Implication of GPER1 in neuroprotection in a mouse model of Parkinson's disease

Abstract This study investigated the contribution of the new G protein-coupled estrogen receptor 1 (GPER1) in neuroprotection by 17β-estradiol in the 1-methyl-4-phenyl-1,2,3,6-tetrahydropyridine (MPTP) mouse model of Parkinson's disease. In intact mice, administration of GPER1 agonist G1 reproduced the effect of 17β-estradiol in increasing striatal dopamine metabolite concentrations as well as the turnover of dopamine. GPER1 antagonist G15 blocked the effect of G1 on homovanillic acid/dopamine ratio and partially for 17β-estradiol.

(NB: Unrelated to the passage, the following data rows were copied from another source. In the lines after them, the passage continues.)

## src/rtl/uart_rx_if.sv

```systemverilog
// uart_rx_if: serial-side inputs and parallel-side outputs of uart_rx.
//   slave  modport: the receiver itself.
//   master modport: whoever drives the line and consumes the results.
// Handshake: there is no ready; data_valid, par_err and stp_err are
// one-cycle strobes and the consumer must take P_DATA in the cycle
// data_valid is high (P_DATA then holds until the next good frame).
// state is a debug view of the receiver FSM:
//   0 IDLE, 1 START, 2 DATA, 3 PARITY, 4 STOP.
interface uart_rx_if #(
   parameter int DATA_WIDTH = 8
);
   logic                  RX_IN;
   logic [5:0]            Prescale;
   logic                  parity_enable;
   logic                  parity_type;
   logic [DATA_WIDTH-1:0] P_DATA;
   logic                  data_valid;
   logic                  par_err;
   logic                  stp_err;
   logic                  busy;
   logic [2:0]            state;

   modport slave (
      input  RX_IN, Prescale, parity_enable, parity_type,
      output P_DATA, data_valid, par_err, stp_err, busy, state
   );

   modport master (
      output RX_IN, Prescale, parity_enable, parity_type,
      input  P_DATA, data_valid, par_err, stp_err, busy, state
   );
endinterface

```

## src/rtl/uart_rx.sv

```systemverilog
// uart_rx: oversampling asynchronous serial receiver (start, LSB-first data,
// optional parity, one stop bit). Prescale and parity settings are latched
// when the start edge is seen, so mid-frame changes are ignored.
// Optional build macro UART_RX_MAJORITY_EN: each bit is the 2-of-3 majority
// of the samples at P/2-1, P/2, P/2+1 (resolved at P/2+2); without it a
// single sample at P/2 is used. Frame and strobe timing match in both builds.
module uart_rx #(
   parameter int DATA_WIDTH = 8
) (
   input  logic     CLK,
   input  logic     RST,
   uart_rx_if.slave rx
);

   localparam int BCW = (DATA_WIDTH > 1) ? $clog2(DATA_WIDTH) : 1;

   typedef enum logic [2:0] {
      S_IDLE   = 3'd0,
      S_START  = 3'd1,
      S_DATA   = 3'd2,
      S_PARITY = 3'd3,
      S_STOP   = 3'd4
   } state_t;

   state_t                state_q;
   logic [5:0]            edge_cnt_q;
   logic [BCW-1:0]        bit_cnt_q;
   logic [DATA_WIDTH-1:0] shift_q;
   logic [DATA_WIDTH-1:0] p_data_q;
   logic                  data_valid_q;
   logic                  par_err_q;
   logic                  stp_err_q;
   logic                  busy_q;
   logic [5:0]            prescale_q;
   logic                  par_en_q;
   logic                  par_type_q;
   logic                  bit_q;       // resolved value of the current bit
   logic                  par_bad_q;   // parity mismatch seen, reported at stop
`ifdef UART_RX_MAJORITY_EN
   logic [2:0]            samp_q;
`endif

   logic [5:0] half_cnt;
   logic [5:0] last_cnt;
   logic       last_edge;

   assign half_cnt  = {1'b0, prescale_q[5:1]};
   assign last_cnt  = prescale_q - 6'd1;
   assign last_edge = (edge_cnt_q == last_cnt);

   // Frame FSM with bit sampling, counters and registered strobes.
   always_ff @(posedge CLK or posedge RST) begin
      if (RST) begin
         state_q      <= S_IDLE;
         edge_cnt_q   <= '0;
         bit_cnt_q    <= '0;
         shift_q      <= '0;
         p_data_q     <= '0;
         data_valid_q <= 1'b0;
         par_err_q    <= 1'b0;
         stp_err_q    <= 1'b0;
         busy_q       <= 1'b0;
         prescale_q   <= '0;
         par_en_q     <= 1'b0;
         par_type_q   <= 1'b0;
         bit_q        <= 1'b0;
         par_bad_q    <= 1'b0;
`ifdef UART_RX_MAJORITY_EN
         samp_q       <= '0;
`endif
      end else begin
         data_valid_q <= 1'b0;
         par_err_q    <= 1'b0;
         stp_err_q    <= 1'b0;

         if (state_q != S_IDLE) begin
            busy_q     <= 1'b1;
            edge_cnt_q <= last_edge ? 6'd0 : edge_cnt_q + 6'd1;
`ifdef UART_RX_MAJORITY_EN
            if (edge_cnt_q == half_cnt - 6'd1 || edge_cnt_q == half_cnt ||
                edge_cnt_q == half_cnt + 6'd1)
               samp_q <= {samp_q[1:0], rx.RX_IN};
            if (edge_cnt_q == half_cnt + 6'd2)
               bit_q <= (samp_q[0] & samp_q[1]) | (samp_q[0] & samp_q[2]) |
                        (samp_q[1] & samp_q[2]);
`else
            if (edge_cnt_q == half_cnt)
               bit_q <= rx.RX_IN;
`endif
         end

         case (state_q)
            S_IDLE: begin
               // busy stays high one extra cycle after the stop bit, and
               // rises at the very edge that sees the start bit.
               busy_q     <= ~rx.RX_IN;
               edge_cnt_q <= '0;
               bit_cnt_q  <= '0;
               if (!rx.RX_IN) begin
                  state_q    <= S_START;
                  edge_cnt_q <= 6'd1;
                  prescale_q <= rx.Prescale;
                  par_en_q   <= rx.parity_enable;
                  par_type_q <= rx.parity_type;
                  par_bad_q  <= 1'b0;
               end
            end
            S_START: begin
               if (last_edge)
                  state_q <= bit_q ? S_IDLE : S_DATA;
            end
            S_DATA: begin
               if (last_edge) begin
                  shift_q <= {bit_q, shift_q[DATA_WIDTH-1:1]};
                  if (bit_cnt_q == BCW'(DATA_WIDTH - 1)) begin
                     bit_cnt_q <= '0;
                     state_q   <= par_en_q ? S_PARITY : S_STOP;
                  end else begin
                     bit_cnt_q <= bit_cnt_q + 1'b1;
                  end
               end
            end
            S_PARITY: begin
               if (last_edge) begin
                  par_bad_q <= (bit_q != ((^shift_q) ^ par_type_q));
                  state_q   <= S_STOP;
               end
            end
            S_STOP: begin
               if (last_edge) begin
                  state_q <= S_IDLE;
                  if (!bit_q)
                     stp_err_q <= 1'b1;
                  if (par_bad_q)
                     par_err_q <= 1'b1;
                  if (bit_q && !par_bad_q) begin
                     p_data_q     <= shift_q;
                     data_valid_q <= 1'b1;
                  end
               end
            end
            default: state_q <= S_IDLE;
         endcase
      end
   end

   assign rx.P_DATA     = p_data_q;
   assign rx.data_valid = data_valid_q;
   assign rx.par_err    = par_err_q;
   assign rx.stp_err    = stp_err_q;
   assign rx.busy       = busy_q;
   assign rx.state      = state_q;

endmodule
```

## src/flat_wrapper.sv

```systemverilog
// flat-port wrapper written by rule: the top's interface ports become plain ports
module uart_rx_flat 
#(
   parameter int DATA_WIDTH = 8
)
  (CLK, RST, rx_RX_IN, rx_Prescale, rx_parity_enable, rx_parity_type, rx_P_DATA, rx_data_valid, rx_par_err, rx_stp_err, rx_busy, rx_state);
  uart_rx_if #(.DATA_WIDTH(DATA_WIDTH)) rx_i ();
  input  logic CLK;
  input  logic RST;
  input wire logic [$bits(rx_i.RX_IN)-1:0] rx_RX_IN;
  input wire logic [$bits(rx_i.Prescale)-1:0] rx_Prescale;
  input wire logic [$bits(rx_i.parity_enable)-1:0] rx_parity_enable;
  input wire logic [$bits(rx_i.parity_type)-1:0] rx_parity_type;
  output wire logic [$bits(rx_i.P_DATA)-1:0] rx_P_DATA;
  output wire logic [$bits(rx_i.data_valid)-1:0] rx_data_valid;
  output wire logic [$bits(rx_i.par_err)-1:0] rx_par_err;
  output wire logic [$bits(rx_i.stp_err)-1:0] rx_stp_err;
  output wire logic [$bits(rx_i.busy)-1:0] rx_busy;
  output wire logic [$bits(rx_i.state)-1:0] rx_state;
  assign rx_i.RX_IN = rx_RX_IN;
  assign rx_i.Prescale = rx_Prescale;
  assign rx_i.parity_enable = rx_parity_enable;
  assign rx_i.parity_type = rx_parity_type;
  assign rx_P_DATA = rx_i.P_DATA;
  assign rx_data_valid = rx_i.data_valid;
  assign rx_par_err = rx_i.par_err;
  assign rx_stp_err = rx_i.stp_err;
  assign rx_busy = rx_i.busy;
  assign rx_state = rx_i.state;
  uart_rx #(.DATA_WIDTH(DATA_WIDTH)) u_core (.CLK(CLK), .RST(RST), .rx(rx_i));
endmodule
```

MPTP mice treated with G15 were more susceptible to MPTP toxicity with a greater decrease in striatal dopamine concentration and dopamine transporter specific binding. In MPTP mice, dopamine concentrations as well as dopamine and vesicular monoamine transporter 2 specific binding showed that G1 treatment was as potent as 17β-estradiol in protecting striatum and substantia nigra. G15 antagonized completely the neuroprotective effects of G1 in the striatum and substantia nigra as well as protection by 17β-estradiol in the striatum but partially in the substantia nigra. This study showed an important role of GPER1 in neuroprotection and that G1 is as potent as 17β-estradiol in mediating beneficial effects.